=== Working data ===

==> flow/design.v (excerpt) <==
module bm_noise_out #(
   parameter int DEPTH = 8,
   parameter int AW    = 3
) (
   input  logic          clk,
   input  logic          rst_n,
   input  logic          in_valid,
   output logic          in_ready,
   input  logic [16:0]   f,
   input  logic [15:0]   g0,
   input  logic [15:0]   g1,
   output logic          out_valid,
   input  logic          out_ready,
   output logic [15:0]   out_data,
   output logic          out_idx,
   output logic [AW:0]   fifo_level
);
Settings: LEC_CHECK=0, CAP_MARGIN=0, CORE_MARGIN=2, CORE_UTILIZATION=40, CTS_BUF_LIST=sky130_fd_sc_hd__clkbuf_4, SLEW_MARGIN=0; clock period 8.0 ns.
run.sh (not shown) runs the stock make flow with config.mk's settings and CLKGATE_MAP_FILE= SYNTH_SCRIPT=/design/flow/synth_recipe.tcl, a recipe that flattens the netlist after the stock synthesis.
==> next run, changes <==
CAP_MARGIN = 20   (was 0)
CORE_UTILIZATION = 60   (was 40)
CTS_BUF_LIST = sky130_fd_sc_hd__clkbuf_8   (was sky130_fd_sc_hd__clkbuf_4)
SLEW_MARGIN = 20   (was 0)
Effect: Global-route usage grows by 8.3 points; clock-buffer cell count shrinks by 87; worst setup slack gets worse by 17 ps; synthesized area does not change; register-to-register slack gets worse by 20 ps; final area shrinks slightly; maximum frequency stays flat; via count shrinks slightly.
What follows belongs to an exercise in optimizing a design on an open flow for small area, a short achievable clock period and few clock cycles per item; a production flow would make more cautious choices.
Function was checked by simulation only, so behaviour that the tests miss may differ from the original.
Power and IR drop assume default switching activity.

==> v8: inputs <==
==> flow/design.v <==
package lkv_pkg;
  localparam int MAX_ENTRIES_DEF = 16;
  localparam int KEY_BITS_DEF    = 16;
  localparam int VALUE_BITS_DEF  = 32;
  localparam int             CAP_BITS  = 5;
  localparam logic [CAP_BITS-1:0] CAP_RESET = 5'd16;
  typedef enum logic {
    CMD_GET = 1'b0,
    CMD_PUT = 1'b1
  } cmd_t;
  typedef enum logic [1:0] {
    ST_IDLE,
    ST_MATCH,
    ST_UPDATE,
    ST_REPLY
  } state_t;
  typedef struct packed {
    logic capture;
    logic lookup;
    logic update;
    logic reply;
  } ctl_cmd_t;
endpackage
module lru_key_value_cache (
  input  logic                         clk,
  input  logic                         rst,
  input  logic                         cfg_write_en,
  input  logic [4:0]                   cfg_write_data,
  input  logic                         req_valid,
  output logic                         req_ready,
  input  logic                         req_command,
  input  logic [15:0]                  req_lookup_key,
  input  logic [31:0]                  req_write_value,
  output logic                         rsp_valid,
  input  logic                         rsp_ready,
  output logic                         rsp_hit,
  output logic [31:0]                  rsp_read_value,
  output logic                         rsp_evicted,
  output logic [15:0]                  rsp_evicted_key
);
  localparam int N  = 16;
  localparam int KW = 16;
  localparam int VW = 32;
  logic          s_v;
  logic          s_put;
  logic [KW-1:0] s_key;
  logic [VW-1:0] s_val;
  logic [4:0]    cnt;
  logic [N-1:0]  vld;
  logic [KW-1:0] ekey [N];
  logic [VW-1:0] eval [N];
  logic [3:0]    lim_m1;
  logic          go;
  logic [N-1:0]  mq;       
  logic [N-1:0]  eq_old;   
  logic          eq_prev;  
  logic [N-1:0]  mq_d;
  logic [N-1:0]  m;
  logic [N-1:0]  ge;
  logic          hit;
  logic          putmiss;
  logic          full;
  logic [N-1:0]  en;
  logic [VW-1:0] hv;
  logic [KW-1:0] lastkey;
  logic          rd_q;
  assign go        = s_v & (~rsp_valid | rsp_ready);
  assign req_ready = ~s_v | ~rsp_valid | rsp_ready;
  always_ff @(posedge clk) begin
    if (rst) begin
      s_v <= 1'b0;
    end else if (req_ready) begin
      s_v <= req_valid;
    end
  end
  always_ff @(posedge clk) begin
    if (req_ready) begin
      s_put <= req_command;
      s_key <= req_lookup_key;
      s_val <= req_write_value;
      mq    <= mq_d;
    end
  end
  always_ff @(posedge clk) begin
    if (rst) begin
      lim_m1 <= 4'd15;
    end else if (cfg_write_en) begin
      if (cfg_write_data == 5'd0) begin
        lim_m1 <= 4'd0;
      end else if (cfg_write_data > 5'd16) begin
        lim_m1 <= 4'd15;
      end else begin
        lim_m1 <= 4'(cfg_write_data - 5'd1);
      end
    end
  end
  always_comb begin
    for (int i = 0; i < N; i++) begin
      vld[i] = cnt > 5'(i);
    end
    for (int i = 0; i < N; i++) begin
      m[i] = vld[i] & mq[i];
    end
    for (int i = 0; i < N; i++) begin
      ge[i] = |(m >> i);
    end
    hit     = ge[0];
    putmiss = s_put & ~hit;
    full    = cnt > {1'b0, lim_m1};
    en[0]   = go & (hit | s_put);
    for (int i = 1; i < N; i++) begin
      en[i] = go & (ge[i] | putmiss);
    end
    hv      = '0;
    lastkey = '0;
    for (int i = 0; i < N; i++) begin
      hv = hv | ({VW{m[i]}} & eval[i]);
      if (i == N - 1) begin
        lastkey = lastkey | ({KW{vld[i]}} & ekey[i]);
      end else begin
        lastkey = lastkey | ({KW{vld[i] & ~vld[i+1]}} & ekey[i]);
      end
    end
  end
  always_comb begin
    eq_prev = (req_lookup_key == s_key);
    for (int i = 0; i < N; i++) begin
      eq_old[i] = (req_lookup_key == ekey[i]);
    end
    mq_d[0] = en[0] ? eq_prev : eq_old[0];
    for (int i = 1; i < N; i++) begin
      mq_d[i] = en[i] ? eq_old[i-1] : eq_old[i];
    end
  end
  always_ff @(posedge clk) begin
    if (en[0]) begin
      ekey[0] <= s_key;
      eval[0] <= s_put ? s_val : hv;
    end
    for (int i = 1; i < N; i++) begin
      if (en[i]) begin
        ekey[i] <= ekey[i-1];
        eval[i] <= eval[i-1];
      end
    end
  end
  always_ff @(posedge clk) begin
    if (rst) begin
      cnt <= '0;
    end else if (go && putmiss && !full) begin
      cnt <= cnt + 5'd1;
    end
  end
  always_ff @(posedge clk) begin
    if (rst) begin
      rsp_valid <= 1'b0;
    end else if (go) begin
      rsp_valid <= 1'b1;
    end else if (rsp_ready) begin
      rsp_valid <= 1'b0;
    end
  end
  assign rsp_read_value = {VW{rd_q}} & eval[0];
  always_ff @(posedge clk) begin
    if (go) begin
      rd_q            <= hit & ~s_put;
      rsp_hit         <= hit;
      rsp_evicted     <= putmiss & full;
      rsp_evicted_key <= (putmiss & full) ? lastkey : '0;
    end
  end
endmodule
==> flow/run.sh <==
#!/bin/bash
# synth_recipe.tcl (not shown) runs the flow's synth.tcl, then flattens the netlist and writes it again
# the make line also repeats each setting of config.mk as NAME=value (left out here)
make -C /OpenROAD-flow-scripts/flow DESIGN_CONFIG=/design/flow/config.mk WORK_HOME=/design/flow/orfs CLKGATE_MAP_FILE= SYNTH_SCRIPT=/design/flow/synth_recipe.tcl finish
==> flow/config.mk <==
export PLATFORM = sky130hd
export DESIGN_NAME = lru_key_value_cache
export DESIGN_NICKNAME = lru_key_value_cache
export VERILOG_FILES = /design/flow/design.v
export SDC_FILE = /design/flow/constraint.sdc
export NUM_CORES = 4
export LEC_CHECK = 0
export CAP_MARGIN = 20
export CORE_MARGIN = 2
export CORE_UTILIZATION = 40
export SETUP_SLACK_MARGIN = 2.6
export SLEW_MARGIN = 20
==> flow/constraint.sdc <==
create_clock -name core_clock -period 6.0 [get_ports {clk}]
set_input_delay 1.2000 -clock core_clock [delete_from_list [all_inputs] [get_ports {clk}]]
set_output_delay 1.2000 -clock core_clock [all_outputs]
set_load 0.01 [all_outputs]
==> inputs of v28, as changes to v8 <==
--- a/flow/design.v
+++ b/flow/design.v
@@ -46,5 +46,4 @@
   logic [KW-1:0] s_key;
   logic [VW-1:0] s_val;
-  logic [4:0]    cnt;
   logic [N-1:0]  vld;
   logic [KW-1:0] ekey [N];
@@ -52,4 +51,14 @@
   logic [3:0]    lim_m1;
   logic          go;
+  logic          s_load;
+  logic          take;
+  logic          k_v;
+  logic          k_put;
+  logic [KW-1:0] k_key;
+  logic [VW-1:0] k_val;
+  logic [N-1:0]  kmq;
+  logic          k_eqp;
+  logic [N-1:0]  bq;       
+  logic          bq_prev;  
   logic [N-1:0]  mq;       
   logic [N-1:0]  eq_old;   
@@ -64,20 +73,39 @@
   logic [VW-1:0] hv;
   logic [KW-1:0] lastkey;
-  logic          rd_q;
   assign go        = s_v & (~rsp_valid | rsp_ready);
-  assign req_ready = ~s_v | ~rsp_valid | rsp_ready;
+  assign s_load    = go | ~s_v;
+  assign take      = req_valid & ~k_v;
+  assign req_ready = ~k_v;
   always_ff @(posedge clk) begin
     if (rst) begin
       s_v <= 1'b0;
-    end else if (req_ready) begin
-      s_v <= req_valid;
+    end else if (s_load) begin
+      s_v <= k_v | take;
     end
   end
   always_ff @(posedge clk) begin
-    if (req_ready) begin
-      s_put <= req_command;
-      s_key <= req_lookup_key;
-      s_val <= req_write_value;
+    if (s_load) begin
+      s_put <= k_v ? k_put : req_command;
+      s_key <= k_v ? k_key : req_lookup_key;
+      s_val <= k_v ? k_val : req_write_value;
       mq    <= mq_d;
+    end
+  end
+  always_ff @(posedge clk) begin
+    if (rst) begin
+      k_v <= 1'b0;
+    end else if (k_v) begin
+      k_v <= ~go;
+    end else begin
+      k_v <= take & ~s_load;
+    end
+  end
+  always_ff @(posedge clk) begin
+    if (~k_v) begin
+      k_put <= req_command;
+      k_key <= req_lookup_key;
+      k_val <= req_write_value;
+      kmq   <= eq_old;
+      k_eqp <= eq_prev;
     end
   end
@@ -97,7 +125,4 @@
   always_comb begin
     for (int i = 0; i < N; i++) begin
-      vld[i] = cnt > 5'(i);
-    end
-    for (int i = 0; i < N; i++) begin
       m[i] = vld[i] & mq[i];
     end
@@ -107,5 +132,5 @@
     hit     = ge[0];
     putmiss = s_put & ~hit;
-    full    = cnt > {1'b0, lim_m1};
+    full    = vld[lim_m1];
     en[0]   = go & (hit | s_put);
     for (int i = 1; i < N; i++) begin
@@ -128,7 +153,9 @@
       eq_old[i] = (req_lookup_key == ekey[i]);
     end
-    mq_d[0] = en[0] ? eq_prev : eq_old[0];
+    bq      = k_v ? kmq : eq_old;
+    bq_prev = k_v ? k_eqp : eq_prev;
+    mq_d[0] = en[0] ? bq_prev : bq[0];
     for (int i = 1; i < N; i++) begin
-      mq_d[i] = en[i] ? eq_old[i-1] : eq_old[i];
+      mq_d[i] = en[i] ? bq[i-1] : bq[i];
     end
   end
@@ -147,7 +174,7 @@
   always_ff @(posedge clk) begin
     if (rst) begin
-      cnt <= '0;
+      vld <= '0;
     end else if (go && putmiss && !full) begin
-      cnt <= cnt + 5'd1;
+      vld <= {vld[N-2:0], 1'b1};
     end
   end
@@ -161,8 +188,7 @@
     end
   end
-  assign rsp_read_value = {VW{rd_q}} & eval[0];
   always_ff @(posedge clk) begin
     if (go) begin
-      rd_q            <= hit & ~s_put;
+      rsp_read_value  <= s_put ? '0 : hv;
       rsp_hit         <= hit;
       rsp_evicted     <= putmiss & full;
==> flow/flow/run.sh (new file) <==
#!/bin/bash
set -e
echo 'export BUFFER_PORTS_ARGS = -buffer_cell sky130_fd_sc_hd__buf_4' >> "$FLOW_CONFIG"
bash standard.sh > standard.log 2>&1
==> flow/standard.sh (new file) <==
#!/bin/bash
# synth_recipe.tcl (not shown) runs the flow's synth.tcl, then flattens the netlist and writes it again
# the make line also repeats each setting of config.mk as NAME=value (left out here)
make -C /OpenROAD-flow-scripts/flow DESIGN_CONFIG=/design/flow/config.mk WORK_HOME=/design/flow/orfs CLKGATE_MAP_FILE= SYNTH_SCRIPT=/design/flow/synth_recipe.tcl "${@:-finish}"
Settings changed: BUFFER_PORTS_ARGS from default to -buffer_cell sky130_fd_sc_hd__buf_4, SETUP_SLACK_MARGIN 2.6 to 3.1, TNS_END_PERCENT from default to 10.
removed: flow/run.sh
==> comparison <==
In v8 the via count is smaller than in v28, by about 5.6%.
Of v28 and v8, v8 has the higher first-iteration DRC count (gap 9.8%, measured against v8).
Between v28 and v8, the lower global-route usage is in v28 (gap 1.2 points).
Combinational power: v8 is smaller than v28 (21%).
Against v28, the routed wire length of v8 is smaller by about 4%.
Against v8, the sequential share of layout area of v28 is higher by 0.64 points.
Clock-buffer cell count: v8 is lower than v28 (33).
In v28 the final cell count is larger than in v8, by 8.6%.
Source: an optimization exercise on an open RTL-to-GDS flow (aim: small area, a short achievable clock period and few clock cycles per item). Production flows keep margins and buffers that such runs may drop. RTL that was checked went through simulation tests only; none was proved equivalent to the original. The RTL of run 2 was laid out without a check of its function. Power is estimated from default activity; no workload was simulated.

==> flow/design.v (outline; a module is shown in full before it is edited, if it fits) <==
// module ai_fa: 10 lines
// module ai_ha: 9 lines
// module ai_keep: 11 lines
// module ai_sel3: 11 lines
// module ai_density_engine: 2132 lines
module ai_density_engine #(
    parameter int                     GRID       = 10,
    parameter int                     NUM_SHIPS  = 5,
    parameter logic [4*NUM_SHIPS-1:0] SHIP_LENS  = {4'd2, 4'd3, 4'd3, 4'd4, 4'd5},
    parameter int                     CW         = 8,
    parameter int                     HIT_WEIGHT = 4
) (
    input  logic                  clock,
    input  logic                  reset,
    input  logic [1:0]            addr,
    input  logic                  write_en,
    input  logic [GRID*GRID-1:0]  data_in,
    output logic                  wait_request,
    output logic [GRID*GRID+3:0]  data_out
);
  // ...
==> flow/flow/run.sh <==
#!/bin/bash
# Standard layout, with the port buffers made from buf_2 cells instead of the
# default choice of buffer_ports.
set -o pipefail
export BUFFER_PORTS_ARGS="-buffer_cell sky130_fd_sc_hd__buf_2"
bash standard.sh 2>&1 | tee standard.log
==> flow/standard.sh <==
#!/bin/bash
# synth_recipe.tcl (not shown) runs the flow's synth.tcl, then flattens the netlist and writes it again
# the make line also repeats each setting of config.mk as NAME=value (left out here)
make -C /OpenROAD-flow-scripts/flow DESIGN_CONFIG=/design/flow/config.mk WORK_HOME=/design/flow/orfs CLKGATE_MAP_FILE= SYNTH_SCRIPT=/design/flow/synth_recipe.tcl "${@:-finish}"
==> flow/config.mk <==
export PLATFORM = sky130hd
export DESIGN_NAME = ai_density_engine
export DESIGN_NICKNAME = ai_density_engine
export VERILOG_FILES = /design/flow/design.v
export SDC_FILE = /design/flow/constraint.sdc
export NUM_CORES = 4
export LEC_CHECK = 0
export ABC_AREA = 1
export CAP_MARGIN = 45
export CORE_MARGIN = 2
export CORE_UTILIZATION = 60
export SLEW_MARGIN = 45
export SYNTH_HIERARCHICAL = 1
==> flow/constraint.sdc <==
create_clock -name core_clock -period 70.0 [get_ports {clock}]
set_input_delay 14.0000 -clock core_clock [delete_from_list [all_inputs] [get_ports {clock}]]
set_output_delay 14.0000 -clock core_clock [all_outputs]
set_load 0.01 [all_outputs]
==> results by group, run 1 <==
Global route
  – Initial antenna violation count: 5

Synth
  – Synth area leader: fa_1
  – Mapped Avg Cell Area: 8.40 sq um

Layout
  – Final design utilization: approximately 66%
  – Nets: 5368
  – Area Growth Syn to Fin: 9.31%
  – N_diodes: 7
  – Most frequent cells in the layout: nand2_1 (1205), fa_1 (691), inv_1 (596)
  – Fillers: about 5000
  – Register Area: 0.00454 sq mm
  – Largest regs: fired: 100 flops, hit: 100 flops, res_max: 8 flops

Place
  – Pre-CTS WS: 39.99 ns
  – I/O Buffers: slightly above 200

Clock network
  – Clock slew at reported path FFs: about 0.06 ns
  – TritonCTS buffer count: 25
  – Post-CTS setup repair buffer count: 0

Timing
  – Fin Clk Skew: approximately 0.02 ns
  – Fraction of the cycle the final worst path needs: 43.0%
  – Final hold slack: about 0.46 ns

Critical path
  – Setup slack, reg-to-reg: 45.45 ns
  – Cell count of the worst reg-to-reg path: 94
  – Cell Chain, Critical Path: buf_2 -> inv_1 -> nor2_4 -> buf_4 -> inv_4 -> o221ai_1 -> buf_2

Floorplanning
  – Initial Utilization: around three fifths
  – Core Area: 0.0563 sq mm

Power
  – P_seq: 0.000130 W

Route
  – Routed Antenna Nets: 0

Worst hold path
  – Hold Path Class: reg2reg

Run status
  – Status: timing/DRC/antenna clean
Testbench counts, summed over its fixed seeds: cycles 2,688, queries 192.
Context: an optimization exercise on an open-source flow, tuned for small area and a short achievable clock period. The choices shown serve that exercise and are no tape-out recipe.
The RTL was checked by simulation tests, not by an equivalence proof against the original design.
Power and IR drop assume default switching activity.

==> trial 49: inputs <==
==> flow/design.v <==
package rpn_pkg;
   localparam int DW_DEF      = 16;
   localparam int CNT_W_DEF   = 10;
   localparam int PROG_AW_DEF = 8;
   typedef enum logic [1:0] {
      KIND_PUSH = 2'b00,
      KIND_OP   = 2'b01,
      KIND_END  = 2'b10,
      KIND_NOP  = 2'b11
   } kind_t;
endpackage
module rpn_prog_mem #(
   parameter int W = 17
) (
   input  logic         step,
   input  logic         wr,
   input  logic [7:0]   waddr,
   input  logic [W-1:0] wdata,
   input  logic [7:0]   a8,
   input  logic [7:0]   b8,
   input  logic [3:0]   q4,
   input  logic         rd0,
   output logic [W-1:0] rdata
);
   logic [W-1:0] mem [256];
   logic [15:0]  plo_n, phi_n;  
   logic [W-1:0] pd;
   logic [W-1:0] view [256];    
   logic [W-1:0] cl [4][8];     
   logic [W-1:0] qs [4];        
   logic [W-1:0] qw [4];        
   logic [W-1:0] st2;
   always_ff @(posedge step) begin
      for (int i = 0; i < 16; i++) begin
         plo_n[i] <= !(wr && waddr[3:0] == 4'(i));
         phi_n[i] <= !(waddr[7:4] == 4'(i));
      end
      pd <= wdata;
   end
   for (genvar w = 0; w < 256; w++) begin : g_word
      always_ff @(posedge step) begin
         if (!(plo_n[w % 16] || phi_n[w / 16])) mem[w] <= pd;
      end
      if (w < 2) begin : g_fwd
         assign view[w] = (!(plo_n[w % 16] || phi_n[w / 16])) ? pd : mem[w];
      end else begin : g_nofwd
         assign view[w] = mem[w];
      end
   end
   for (genvar q = 0; q < 4; q++) begin : g_q
      for (genvar k = 0; k < W; k++) begin : g_k
         logic [2:0] z;
         for (genvar c = 0; c < 8; c++) begin : g_c
            logic [2:0] y;
            rpn_sel3_n u_y0 (.s(a8[2:0]), .d0(view[q*64 + c*8 + 0][k]),
                             .d1(view[q*64 + c*8 + 1][k]), .d2(view[q*64 + c*8 + 2][k]),
                             .y_n(y[0]));
            rpn_sel3_n u_y1 (.s(a8[5:3]), .d0(view[q*64 + c*8 + 3][k]),
                             .d1(view[q*64 + c*8 + 4][k]), .d2(view[q*64 + c*8 + 5][k]),
                             .y_n(y[1]));
            assign y[2] = ~((a8[6] & view[q*64 + c*8 + 6][k]) |
                            (a8[7] & view[q*64 + c*8 + 7][k]));
            assign cl[q][c][k] = ~&y;
         end
         rpn_sel3_n u_z0 (.s(b8[2:0]), .d0(cl[q][0][k]), .d1(cl[q][1][k]), .d2(cl[q][2][k]),
                          .y_n(z[0]));
         rpn_sel3_n u_z1 (.s(b8[5:3]), .d0(cl[q][3][k]), .d1(cl[q][4][k]), .d2(cl[q][5][k]),
                          .y_n(z[1]));
         assign z[2] = ~((b8[6] & cl[q][6][k]) | (b8[7] & cl[q][7][k]));
         assign qs[q][k] = ~&z;
      end
   end
   always_comb begin
      st2 = '0;
      for (int q = 0; q < 4; q++) st2 = st2 | ({W{q4[q]}} & qw[q]);
   end
   always_ff @(posedge step) begin
      for (int q = 0; q < 4; q++) qw[q] <= qs[q];
   end
   assign rdata = rd0 ? view[0] : st2;
endmodule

===

■ Activity: Only lines containing the string "parameter" belong in the answer; find them in the data above and copy them.

■ Written answer:
   parameter int DEPTH = 8,
   parameter int AW    = 3
    parameter int                     GRID       = 10,
    parameter int                     NUM_SHIPS  = 5,
    parameter logic [4*NUM_SHIPS-1:0] SHIP_LENS  = {4'd2, 4'd3, 4'd3, 4'd4, 4'd5},
    parameter int                     CW         = 8,
    parameter int                     HIT_WEIGHT = 4
   parameter int W = 17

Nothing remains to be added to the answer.